The effects of SCH 23390, YM 09151-2, (+)- and (−)-3-PPP and some classical neuroleptics on D-1 and D-2 receptors in rat neostriatum in vitro

Abstract

The actions in vitro of SCH 23390, YM 09151-2 and both enantiomers of 3-PPP on D-1 and D-2 dopamine receptors were investigated in superfused rat neostriatal slices. For comparison the following of chemical classes were incorporated in our investigations: (+)-bulbocapnine, clozapine, chlorpromazine, cis-flupenthixol. (−)-sulpiride and haloperidol.

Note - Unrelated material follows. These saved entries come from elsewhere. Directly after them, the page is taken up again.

<file path="src/hdl/tree_lca_distance_engine_assert.svh">
// ============================================================================
// tree_lca_distance_engine_assert.svh
// assertion macros shared by the lca distance engine
// ============================================================================
`ifndef TREE_LCA_DISTANCE_ENGINE_ASSERT_SVH
`define TREE_LCA_DISTANCE_ENGINE_ASSERT_SVH

// same-cycle implication, sampled on clk, off during reset
`define TLDE_ASSERT_NOW(label, cond, expr, msg) \
    label: assert property (@(posedge clk) disable iff (!rst_n) (cond) |-> (expr)) \
        else $error(msg);

// next-cycle implication, sampled on clk, off during reset
`define TLDE_ASSERT_NEXT(label, cond, expr, msg) \
    label: assert property (@(posedge clk) disable iff (!rst_n) (cond) |=> (expr)) \
        else $error(msg);

`endif

</file>
<file path="src/hdl/tlde_pkg.sv">
// ============================================================================
// tlde_pkg
// field widths, saturation limits and controller/datapath command types
// ============================================================================
package tlde_pkg;

    localparam int NODE_W   = 12;
    localparam int WEIGHT_W = 16;
    localparam int DIST_W   = 28;
    localparam int DEPTH_W  = 12;
    localparam int LVL_W    = 5;

    typedef logic [NODE_W-1:0]   node_t;
    typedef logic [WEIGHT_W-1:0] weight_t;
    typedef logic [DIST_W-1:0]   dist_t;
    typedef logic [DEPTH_W-1:0]  depth_t;

    localparam node_t  SENTINEL  = '0;
    localparam depth_t DEPTH_MAX = '1;
    localparam dist_t  DIST_MAX  = '1;

    typedef enum logic [3:0] {
        OP_IDLE,
        OP_LD_BASE,
        OP_LD_WALK,
        OP_Q_DEPTH,
        OP_Q_LIFT,
        OP_Q_CMP,
        OP_Q_JUMP,
        OP_Q_PARENT,
        OP_Q_FINISH
    } op_t;

    typedef struct packed {
        op_t              op;
        logic [LVL_W-1:0] lvl;
    } cmd_t;

    typedef struct packed {
        logic in_valid;
        logic in_query;
        logic in_load_ok;
        logic same_node;
        logic out_free;
    } status_t;

endpackage

</file>
<file path="src/hdl/tlde_ctrl.sv">
// ============================================================================
// tlde_ctrl
// sequencer for node loads and lca queries, walks the ancestor levels
// ============================================================================
module tlde_ctrl #(
    parameter int LEVELS = 12
) (
    input  logic              clk,
    input  logic              rst_n,
    input  tlde_pkg::status_t status,
    output tlde_pkg::cmd_t    cmd
);
    import tlde_pkg::*;

    localparam int LW = (LEVELS > 1) ? $clog2(LEVELS) : 1;
    localparam logic [LW-1:0] LVL_LAST = LW'(LEVELS - 1);

    typedef enum logic [8:0] {
        ST_IDLE     = 9'b000000001,
        ST_LD_BASE  = 9'b000000010,
        ST_LD_WALK  = 9'b000000100,
        ST_Q_DEPTH  = 9'b000001000,
        ST_Q_LIFT   = 9'b000010000,
        ST_Q_CMP    = 9'b000100000,
        ST_Q_JUMP   = 9'b001000000,
        ST_Q_PARENT = 9'b010000000,
        ST_Q_FINISH = 9'b100000000
    } state_t;

    state_t        state_reg;
    state_t        state_next;
    logic [LW-1:0] lvl_reg;
    logic [LW-1:0] lvl_next;
    op_t           op;

    always_comb
    begin
        state_next = state_reg;
        lvl_next   = lvl_reg;
        op         = OP_IDLE;
        case (state_reg)
            ST_IDLE:
            begin
                op = OP_IDLE;
                if (status.in_valid)
                begin
                    if (status.in_query)
                    begin
                        state_next = ST_Q_DEPTH;
                    end
                    else if (status.in_load_ok)
                    begin
                        state_next = ST_LD_BASE;
                    end
                end
            end
            ST_LD_BASE:
            begin
                op         = OP_LD_BASE;
                lvl_next   = LW'(1);
                state_next = (LEVELS > 1) ? ST_LD_WALK : ST_IDLE;
            end
            ST_LD_WALK:
            begin
                op = OP_LD_WALK;
                if (lvl_reg == LVL_LAST)
                begin
                    state_next = ST_IDLE;
                end
                else
                begin
                    lvl_next = lvl_reg + 1'b1;
                end
            end
            ST_Q_DEPTH:
            begin
                op         = OP_Q_DEPTH;
                lvl_next   = '0;
                state_next = ST_Q_LIFT;
            end
            ST_Q_LIFT:
            begin
                op = OP_Q_LIFT;
                if (lvl_reg == LVL_LAST)
                begin
                    state_next = ST_Q_CMP;
                end
                else
                begin
                    lvl_next = lvl_reg + 1'b1;
                end
            end
            ST_Q_CMP:
            begin
                op         = OP_Q_CMP;
                lvl_next   = LVL_LAST;
                state_next = status.same_node ? ST_Q_FINISH : ST_Q_JUMP;
            end
            ST_Q_JUMP:
            begin
                op = OP_Q_JUMP;
                if (lvl_reg == '0)
                begin
                    state_next = ST_Q_PARENT;
                end
                else
                begin
                    lvl_next = lvl_reg - 1'b1;
                end
            end
            ST_Q_PARENT:
            begin
                op         = OP_Q_PARENT;
                state_next = ST_Q_FINISH;
            end
            ST_Q_FINISH:
            begin
                op = OP_Q_FINISH;
                if (status.out_free)
                begin
                    state_next = ST_IDLE;
                end
            end
            default:
            begin
                op         = OP_IDLE;
                state_next = ST_IDLE;
            end
        endcase
    end

    always_ff @(posedge clk or negedge rst_n)
    begin
        if (!rst_n)
        begin
            state_reg <= ST_IDLE;
            lvl_reg   <= '0;
        end
        else
        begin
            state_reg <= state_next;
            lvl_reg   <= lvl_next;
        end
    end

    assign cmd.op  = op;
    assign cmd.lvl = LVL_W'(lvl_reg);

endmodule

</file>
<file path="config.mk">
export PLATFORM = sky130hd
export DESIGN_NAME = tlde_ctrl
export DESIGN_NICKNAME = d
export VERILOG_FILES = /design/src/hdl/tree_lca_distance_engine_assert.svh /design/src/hdl/tlde_pkg.sv /design/src/hdl/tlde_ctrl.sv
export SDC_FILE = /design/constraint.sdc
export NUM_CORES = 1
export LEC_CHECK = 0
export CORE_MARGIN = 1.5
export CORE_UTILIZATION = 45
export DETAILED_ROUTE_END_ITERATION = 10
export DONT_BUFFER_PORTS = 1
export GPL_TIMING_DRIVEN = 0
export PLACE_DENSITY = 0.58
export SLEW_MARGIN = 30
export SYNTH_ARGS = -nofsm -noshare
export SYNTH_HDL_FRONTEND = slang
export SYNTH_SLANG_ARGS = --single-unit
</file>
<file path="constraint.sdc">
create_clock -name clk -period 2.8 [get_ports clk]
set_input_delay 0.56 -clock clk [delete_from_list [all_inputs] [get_ports clk]]
set_output_delay 0.56 -clock clk [all_outputs]
set_load 0.005 [all_outputs]
</file>
==> metrics.txt <==
outcome=complete, no violations; Worst-Skew Late Latency=0.28 ns; Max stage delay cell, worst path=or4b_4; commonest non-fill, non-tap cell in the layout=dfrtp_1; worst reg2reg path depth=7; first-pass GRT wire length=4860 µm; clock sink count=13; Yosys reg bits=13; simple-gate portion of the synthesized area=37.3%; fraction of layout cells with a size suffix above 1=9.66%; fmax=386 MHz; Net Count, Synth=148; Synth Area in Compound Gates=19.8%; post-synthesis adder-cell area fraction=1.11%; Synth Warn #=0; Required @ worst endpoint=3.03 ns; post-synthesis xor/xnor area fraction=4.67%; worst hold slack=0.104 ns; r2r setup slk=0.21 ns; commonest non-fill, non-tap cells in the layout=12 x dfrtp_1, 11 x o21ai_0, 10 x nand2_1; Post-Route WL=2940 µm; die width=53.0 µm; CP peak stage delay=0.53 ns; final slew viol count=0; IR drop worst, VDD=0.549 mV; Worst-path clk slew=0.09 ns; Synth area leaders=dfrtp_1 27%, o21ai_0 4.9%, nand4b_1 3.9%; # DRC=0; endpoints failing hold=0; LEAKAGE=0.477 nW; Slew HR=58.0%; sequence of cells on the critical path=or4b_4, or3_4, xnor2_1, ha_1, or3_1, a221oi_2, o22a_1; GPL Wtd Cong=0.837; pin count of the biggest net entering global routing=13; antenna violation net count after detailed routing=0; number of CTS-inserted buffers=3; mux cell area share after synthesis=1.89%; largest family of logic cells by synthesized area=simple AND/OR/NAND/NOR gates; vias per cell=6.49; Async SR Flop Fraction=100%; initial core utilization=49.4%; 1st-iter DRT viols=43; DR vias=1,122; Worst Max-Slew Pin Slew=0.621 ns; Non-Filler Instances=173; area delta synth->final=7.68%; Data arrival, critical path=2.82 ns; Pre-Repair DR Iteration Count=4; Setup TNS Final=0 ns; average cell area after synthesis=8.03 µm²; Top FF cell, synth=dfrtp_1; crit path buf inv count=0; crit path kind=register to register; core footprint=2280 µm²; clk_skew=0.00285 ns; setup ws final=0.212 ns; power per cell area=946 nW/µm²; max FFs per register=9; height of the chip=53.0 µm; Ports=16; routed len/inst=17.0 µm; RSZ-0062 raised after global routing=no; max cap viols=0; dpl cells=168; remaining global-route overflow=0; die footprint=2810 µm²; fin crit share=92.4%; sequential cell area fraction in the yosys report=29.0%; Rows=17; Ant. Diodes=0; CTS max path bufs=2; Root Driver=clkbuf_4; Hold/Removal Path Class=primary input to async pin; Post-layout nets=154; Critical Path Sink Type=register; PortBufs=0; post-detail-place hpwl=2180 µm; Stages on worst setup path=7; GRT Total Usage=24.0%; CTS tree=done; Synth top area share=26.7%; leading area contributor after synthesis=dfrtp_1; number of global-route vias before repair=1,064; Setup WS pre-CTS=0.222 ns; Post-synth EDFFs=0; synthesized area=1120 µm²; initial antenna violation count=0; top cell family by delay on the critical path=simple AND/OR/NAND/NOR gates; largest fanout on the critical path=8; htree depth=1; Yosys cell types=48; minimum clock period=2.59 ns; CP startpoint kind=register; setup violators final=0; post-synthesis cell count=140; Power, Total=0.00115 W
==> metal layers <==
| metal | GRT usage, % | vias to the layer above | routed length [µm] |
|---|---|---|---|
| met5 | 0 | - | 0 |
| met1 | 34.0 | 535 | 1340 |
| li1 | - | 537 | - |
| met2 | 36.3 | 43 | 1330 |
| met4 | 10.3 | 0 | 44 |
| met3 | 3.39 | 7 | 221 |
==> cell type report <==
type	count	area, µm²
buffer	11	47.5
clock buffer	4	26.3
fill	228	1060
inverter	5	18.8
multi-input combinational	111	747
sequential	13	327
tap	28	35.0
timing repair buffer	1	10.0
==> synthesized netlist by cell type (3+ instances only) <==
library cell and instances:
dfrtp_1 12, o21ai_0 11, nand2_1 10, nor2_1 7
nor3_1 7, or3_1 7, clkbuf_1 6, nand2b_1 6
a21oi_1 5, inv_1 5, nand4b_1 5, nor4_1 5
nand3_1 4, xnor2_1 4, nand4_1 3, nor2b_1 3
o211ai_1 3, or4_1 3
==> where the power goes <==
group	internal, W	switching (W)	total, W	leakage, nW
Combinational	0.000278	0.000427	0.000705	0.288
Clock	0.0000554	0.0000680	0.000123	0.0150
Sequential	0.000247	0.0000697	0.000317	0.174
==> cell families after synthesis <==
| group | after synthesis |
|---|---|
| fa+ha+maj | 1 |
| mux | 2 |
| flops | 13 |
| xor+xnor | 6 |
| compound gates | 32 |
| simple gates | 69 |
| buf+inv | 16 |
| other cells | 1 |
==> per-stage QoR <==
stage	area [µm²]	utilization [%]
global route	1210	53.2
floorplan	1120	-
CTS	1200	52.8
detailed placement	1160	51.0
finish	1210	53.2
global placement	1160	51.0
==> repair_timing <==
| action | CTS | global route |
|---|---|---|
| buffers inserted | 0 | 0 |
| hold endpoints to repair | 12 | 0 |
| hold buffers | 1 | 0 |
| gates resized for setup | 1 | 1 |
| cloned | 0 | 0 |
| setup endpoints to repair | 1 | 1 |
==> path summary, 6_finish.rpt <==
kind | startpoint | endpoint
worst max-delay path | state_reg[6]$_DFFE_PN0P_ | lvl_reg[2]$_DFFE_PN0P_
worst min-delay path | rst_n | state_reg[0]$_DFFE_PN1P_
worst max register to register | state_reg[6]$_DFFE_PN0P_ | lvl_reg[2]$_DFFE_PN0P_
worst min register to register | lvl_reg[2]$_DFFE_PN0P_ | lvl_reg[2]$_DFFE_PN0P_
max in group asynchronous | rst_n | lvl_reg[2]$_DFFE_PN0P_
min in group clk | status[3] | state_reg[1]$_DFFE_PN0P_
Note: power is estimated with default switching activity, not from simulation.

The increase in the efflux of cyclic AMP was used as a measure for D-1 receptor stimulation. The decrease in the K +-evoked release of [ 3H]acetylcholine was used as measure of D-2 receptor stimulation. None of the drug stimulatled the D-1 receptor. Only (+)-3-PPP stimulated the D-2 receptor. All other drugs, including (−)-3-PPP, behaved as antagonists on the D-2 receptor, YM 09151-2 being the most potent. SCH 23390 was the most potent antagonist on the D-1 receptor. Haloperidol, cis-flupenthixol and (+)-bulbocapnine showed an appreciable D-1 receptor blocking potency in our model, whereas the other drugs were inactive. We found SCH 23390 to be the most D-1 selective antagonist although the drug still displayed considerable potency on the D-2 receptor. YM 09151-2 was the most D-2 selective antagonist.